Material to process =>
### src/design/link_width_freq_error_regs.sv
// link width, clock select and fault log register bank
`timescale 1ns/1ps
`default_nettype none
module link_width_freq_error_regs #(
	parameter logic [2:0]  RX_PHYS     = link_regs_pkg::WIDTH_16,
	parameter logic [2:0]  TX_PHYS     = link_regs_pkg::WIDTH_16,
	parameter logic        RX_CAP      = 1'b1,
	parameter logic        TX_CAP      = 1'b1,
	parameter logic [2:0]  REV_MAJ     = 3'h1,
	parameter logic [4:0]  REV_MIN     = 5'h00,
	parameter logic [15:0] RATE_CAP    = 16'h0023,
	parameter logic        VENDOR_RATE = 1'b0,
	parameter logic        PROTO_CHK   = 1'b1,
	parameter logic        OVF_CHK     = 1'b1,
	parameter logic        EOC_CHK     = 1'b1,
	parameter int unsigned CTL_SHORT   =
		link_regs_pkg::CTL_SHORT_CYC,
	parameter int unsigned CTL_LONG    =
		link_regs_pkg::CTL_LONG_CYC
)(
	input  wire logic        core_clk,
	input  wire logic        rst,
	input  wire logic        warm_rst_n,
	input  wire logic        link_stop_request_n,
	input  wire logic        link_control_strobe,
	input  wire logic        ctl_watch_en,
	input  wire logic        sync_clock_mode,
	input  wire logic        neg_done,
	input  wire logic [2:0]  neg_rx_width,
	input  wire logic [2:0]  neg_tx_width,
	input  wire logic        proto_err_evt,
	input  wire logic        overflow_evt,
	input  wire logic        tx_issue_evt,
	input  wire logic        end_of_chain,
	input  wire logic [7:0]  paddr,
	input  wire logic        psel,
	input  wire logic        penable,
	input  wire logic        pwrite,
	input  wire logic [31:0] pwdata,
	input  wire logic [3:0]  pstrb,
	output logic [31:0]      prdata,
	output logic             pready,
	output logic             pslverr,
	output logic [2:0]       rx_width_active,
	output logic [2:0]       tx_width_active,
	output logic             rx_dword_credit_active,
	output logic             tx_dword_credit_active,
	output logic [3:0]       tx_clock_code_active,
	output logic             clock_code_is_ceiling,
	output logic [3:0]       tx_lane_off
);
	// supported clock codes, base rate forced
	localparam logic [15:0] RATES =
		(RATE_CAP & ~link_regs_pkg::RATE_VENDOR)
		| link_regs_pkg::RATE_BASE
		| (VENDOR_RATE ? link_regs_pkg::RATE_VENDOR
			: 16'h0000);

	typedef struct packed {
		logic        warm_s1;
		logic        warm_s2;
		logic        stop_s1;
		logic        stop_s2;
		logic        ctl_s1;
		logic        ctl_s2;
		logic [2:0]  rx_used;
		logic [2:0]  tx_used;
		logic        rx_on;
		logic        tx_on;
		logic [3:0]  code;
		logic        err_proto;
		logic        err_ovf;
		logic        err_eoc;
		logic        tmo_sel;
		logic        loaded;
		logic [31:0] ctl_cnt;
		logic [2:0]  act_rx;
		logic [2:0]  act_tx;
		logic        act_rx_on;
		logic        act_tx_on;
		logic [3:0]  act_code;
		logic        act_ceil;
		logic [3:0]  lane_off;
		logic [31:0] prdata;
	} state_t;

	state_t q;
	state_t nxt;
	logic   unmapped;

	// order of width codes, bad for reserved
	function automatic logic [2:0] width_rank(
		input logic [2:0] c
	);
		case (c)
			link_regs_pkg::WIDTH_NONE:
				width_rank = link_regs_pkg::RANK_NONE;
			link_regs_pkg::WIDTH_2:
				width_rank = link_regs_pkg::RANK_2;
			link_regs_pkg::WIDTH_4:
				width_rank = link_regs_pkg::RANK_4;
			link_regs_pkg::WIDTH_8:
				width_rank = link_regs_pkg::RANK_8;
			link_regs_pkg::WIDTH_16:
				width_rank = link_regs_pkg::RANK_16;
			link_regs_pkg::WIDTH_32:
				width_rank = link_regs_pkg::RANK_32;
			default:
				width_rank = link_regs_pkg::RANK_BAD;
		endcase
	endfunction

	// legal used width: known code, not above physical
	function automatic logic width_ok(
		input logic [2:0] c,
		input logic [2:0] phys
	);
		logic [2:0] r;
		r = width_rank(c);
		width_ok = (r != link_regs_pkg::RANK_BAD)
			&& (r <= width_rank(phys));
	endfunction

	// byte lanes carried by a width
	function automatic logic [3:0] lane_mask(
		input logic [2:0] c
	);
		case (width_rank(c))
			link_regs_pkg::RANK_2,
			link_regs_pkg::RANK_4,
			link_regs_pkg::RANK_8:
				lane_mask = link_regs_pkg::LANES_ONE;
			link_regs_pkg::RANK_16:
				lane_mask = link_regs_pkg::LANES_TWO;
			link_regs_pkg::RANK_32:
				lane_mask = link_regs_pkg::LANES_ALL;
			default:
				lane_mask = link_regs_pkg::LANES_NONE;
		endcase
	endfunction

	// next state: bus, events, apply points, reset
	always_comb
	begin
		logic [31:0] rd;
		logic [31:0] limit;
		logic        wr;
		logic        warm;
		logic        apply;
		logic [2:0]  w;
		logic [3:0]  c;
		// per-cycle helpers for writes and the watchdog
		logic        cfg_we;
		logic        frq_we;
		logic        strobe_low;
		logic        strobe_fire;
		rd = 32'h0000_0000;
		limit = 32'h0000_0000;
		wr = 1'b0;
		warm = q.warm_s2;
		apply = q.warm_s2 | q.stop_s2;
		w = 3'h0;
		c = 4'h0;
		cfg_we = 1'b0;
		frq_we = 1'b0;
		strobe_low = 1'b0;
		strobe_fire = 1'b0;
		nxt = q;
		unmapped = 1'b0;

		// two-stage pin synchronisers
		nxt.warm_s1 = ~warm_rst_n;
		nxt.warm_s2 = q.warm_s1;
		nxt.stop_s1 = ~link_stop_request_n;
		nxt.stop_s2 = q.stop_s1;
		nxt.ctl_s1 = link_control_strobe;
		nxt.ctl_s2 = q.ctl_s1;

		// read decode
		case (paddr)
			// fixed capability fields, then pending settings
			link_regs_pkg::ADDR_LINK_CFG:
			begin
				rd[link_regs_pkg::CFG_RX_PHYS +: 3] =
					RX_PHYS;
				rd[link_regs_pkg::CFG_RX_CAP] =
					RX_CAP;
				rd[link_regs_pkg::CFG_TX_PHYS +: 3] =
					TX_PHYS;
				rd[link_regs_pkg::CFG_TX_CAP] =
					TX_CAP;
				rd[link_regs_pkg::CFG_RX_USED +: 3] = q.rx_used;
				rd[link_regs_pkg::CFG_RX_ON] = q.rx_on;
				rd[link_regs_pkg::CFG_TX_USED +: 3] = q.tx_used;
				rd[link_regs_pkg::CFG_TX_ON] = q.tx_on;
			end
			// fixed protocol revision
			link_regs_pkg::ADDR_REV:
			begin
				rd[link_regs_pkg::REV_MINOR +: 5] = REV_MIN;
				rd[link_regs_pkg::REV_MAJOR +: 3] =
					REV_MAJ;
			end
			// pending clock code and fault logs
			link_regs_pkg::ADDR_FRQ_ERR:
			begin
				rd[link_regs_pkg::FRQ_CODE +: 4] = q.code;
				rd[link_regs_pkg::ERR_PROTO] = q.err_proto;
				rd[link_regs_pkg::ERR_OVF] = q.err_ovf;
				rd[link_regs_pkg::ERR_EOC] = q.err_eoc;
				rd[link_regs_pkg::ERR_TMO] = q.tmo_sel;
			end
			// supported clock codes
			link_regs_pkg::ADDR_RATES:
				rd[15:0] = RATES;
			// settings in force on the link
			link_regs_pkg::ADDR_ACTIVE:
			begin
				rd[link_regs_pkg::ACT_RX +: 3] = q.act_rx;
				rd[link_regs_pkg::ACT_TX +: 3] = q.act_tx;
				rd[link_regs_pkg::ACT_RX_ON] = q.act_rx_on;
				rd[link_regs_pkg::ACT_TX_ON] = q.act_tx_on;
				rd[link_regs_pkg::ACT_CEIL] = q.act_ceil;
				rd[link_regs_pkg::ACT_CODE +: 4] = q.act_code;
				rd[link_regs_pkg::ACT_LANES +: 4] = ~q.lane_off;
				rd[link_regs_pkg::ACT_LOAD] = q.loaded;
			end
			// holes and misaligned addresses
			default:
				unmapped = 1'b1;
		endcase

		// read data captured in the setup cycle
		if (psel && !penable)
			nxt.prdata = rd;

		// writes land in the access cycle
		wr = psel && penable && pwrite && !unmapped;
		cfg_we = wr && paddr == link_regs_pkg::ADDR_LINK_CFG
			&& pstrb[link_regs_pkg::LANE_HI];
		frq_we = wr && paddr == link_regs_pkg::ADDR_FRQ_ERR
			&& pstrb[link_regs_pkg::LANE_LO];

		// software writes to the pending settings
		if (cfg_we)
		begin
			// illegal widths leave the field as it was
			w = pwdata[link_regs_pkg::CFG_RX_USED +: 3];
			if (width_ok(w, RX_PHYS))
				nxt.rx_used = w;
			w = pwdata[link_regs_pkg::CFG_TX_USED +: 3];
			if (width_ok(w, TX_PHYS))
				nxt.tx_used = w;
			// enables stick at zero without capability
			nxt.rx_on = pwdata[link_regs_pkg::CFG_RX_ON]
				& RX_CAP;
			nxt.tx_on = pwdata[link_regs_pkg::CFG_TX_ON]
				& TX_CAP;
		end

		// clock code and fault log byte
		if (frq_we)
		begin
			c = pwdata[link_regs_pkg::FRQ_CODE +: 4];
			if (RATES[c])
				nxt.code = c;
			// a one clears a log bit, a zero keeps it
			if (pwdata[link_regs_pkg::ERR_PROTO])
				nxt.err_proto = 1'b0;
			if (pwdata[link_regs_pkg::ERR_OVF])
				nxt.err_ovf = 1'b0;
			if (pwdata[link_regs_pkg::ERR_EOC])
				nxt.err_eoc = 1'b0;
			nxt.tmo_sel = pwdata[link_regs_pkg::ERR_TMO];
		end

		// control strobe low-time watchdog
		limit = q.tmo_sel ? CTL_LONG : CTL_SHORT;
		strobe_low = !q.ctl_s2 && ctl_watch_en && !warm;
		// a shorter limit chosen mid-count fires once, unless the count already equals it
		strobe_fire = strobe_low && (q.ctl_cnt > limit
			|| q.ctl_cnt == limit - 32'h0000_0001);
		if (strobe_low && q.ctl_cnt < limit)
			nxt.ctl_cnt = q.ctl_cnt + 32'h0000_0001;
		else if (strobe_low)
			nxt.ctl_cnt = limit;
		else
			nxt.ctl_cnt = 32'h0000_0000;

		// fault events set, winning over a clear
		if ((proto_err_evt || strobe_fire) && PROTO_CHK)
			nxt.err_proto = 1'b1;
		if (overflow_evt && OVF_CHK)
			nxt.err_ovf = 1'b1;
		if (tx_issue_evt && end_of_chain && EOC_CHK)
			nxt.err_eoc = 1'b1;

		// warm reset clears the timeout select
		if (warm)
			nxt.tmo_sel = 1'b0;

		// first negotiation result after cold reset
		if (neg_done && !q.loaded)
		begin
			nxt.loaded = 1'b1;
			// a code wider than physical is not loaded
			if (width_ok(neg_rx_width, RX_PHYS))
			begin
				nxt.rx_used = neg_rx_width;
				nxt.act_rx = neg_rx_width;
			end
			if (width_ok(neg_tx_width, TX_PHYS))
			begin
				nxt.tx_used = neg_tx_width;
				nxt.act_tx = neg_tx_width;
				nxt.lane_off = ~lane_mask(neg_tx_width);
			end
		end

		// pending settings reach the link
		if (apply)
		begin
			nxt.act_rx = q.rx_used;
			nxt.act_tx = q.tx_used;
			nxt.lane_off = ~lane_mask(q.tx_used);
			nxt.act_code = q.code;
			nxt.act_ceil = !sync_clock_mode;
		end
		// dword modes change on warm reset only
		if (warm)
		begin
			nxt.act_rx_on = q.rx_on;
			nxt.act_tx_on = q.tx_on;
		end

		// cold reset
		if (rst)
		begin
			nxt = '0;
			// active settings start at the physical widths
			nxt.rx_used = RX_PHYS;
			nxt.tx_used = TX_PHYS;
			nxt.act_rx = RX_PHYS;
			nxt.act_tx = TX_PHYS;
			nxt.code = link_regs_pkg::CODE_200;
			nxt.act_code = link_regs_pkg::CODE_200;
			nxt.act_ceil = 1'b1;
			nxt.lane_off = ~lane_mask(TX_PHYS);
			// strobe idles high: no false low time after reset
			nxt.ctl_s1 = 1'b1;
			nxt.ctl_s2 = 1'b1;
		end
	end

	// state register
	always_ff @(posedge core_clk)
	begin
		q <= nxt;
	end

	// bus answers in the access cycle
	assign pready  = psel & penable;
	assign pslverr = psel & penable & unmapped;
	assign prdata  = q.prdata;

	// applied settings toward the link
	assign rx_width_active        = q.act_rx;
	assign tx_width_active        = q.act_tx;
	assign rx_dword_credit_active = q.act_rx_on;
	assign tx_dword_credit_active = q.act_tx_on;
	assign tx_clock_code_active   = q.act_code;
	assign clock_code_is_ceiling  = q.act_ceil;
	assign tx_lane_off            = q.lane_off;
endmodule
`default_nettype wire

Your goal =>
Copy the records above exactly, beginning at the line that contains "and fault logs" and stopping after the line that contains "rd[link_regs_pkg::ACT_RX +: 3]".

Task result =>
			// pending clock code and fault logs
			link_regs_pkg::ADDR_FRQ_ERR:
			begin
				rd[link_regs_pkg::FRQ_CODE +: 4] = q.code;
				rd[link_regs_pkg::ERR_PROTO] = q.err_proto;
				rd[link_regs_pkg::ERR_OVF] = q.err_ovf;
				rd[link_regs_pkg::ERR_EOC] = q.err_eoc;
				rd[link_regs_pkg::ERR_TMO] = q.tmo_sel;
			end
			// supported clock codes
			link_regs_pkg::ADDR_RATES:
				rd[15:0] = RATES;
			// settings in force on the link
			link_regs_pkg::ADDR_ACTIVE:
			begin
				rd[link_regs_pkg::ACT_RX +: 3] = q.act_rx;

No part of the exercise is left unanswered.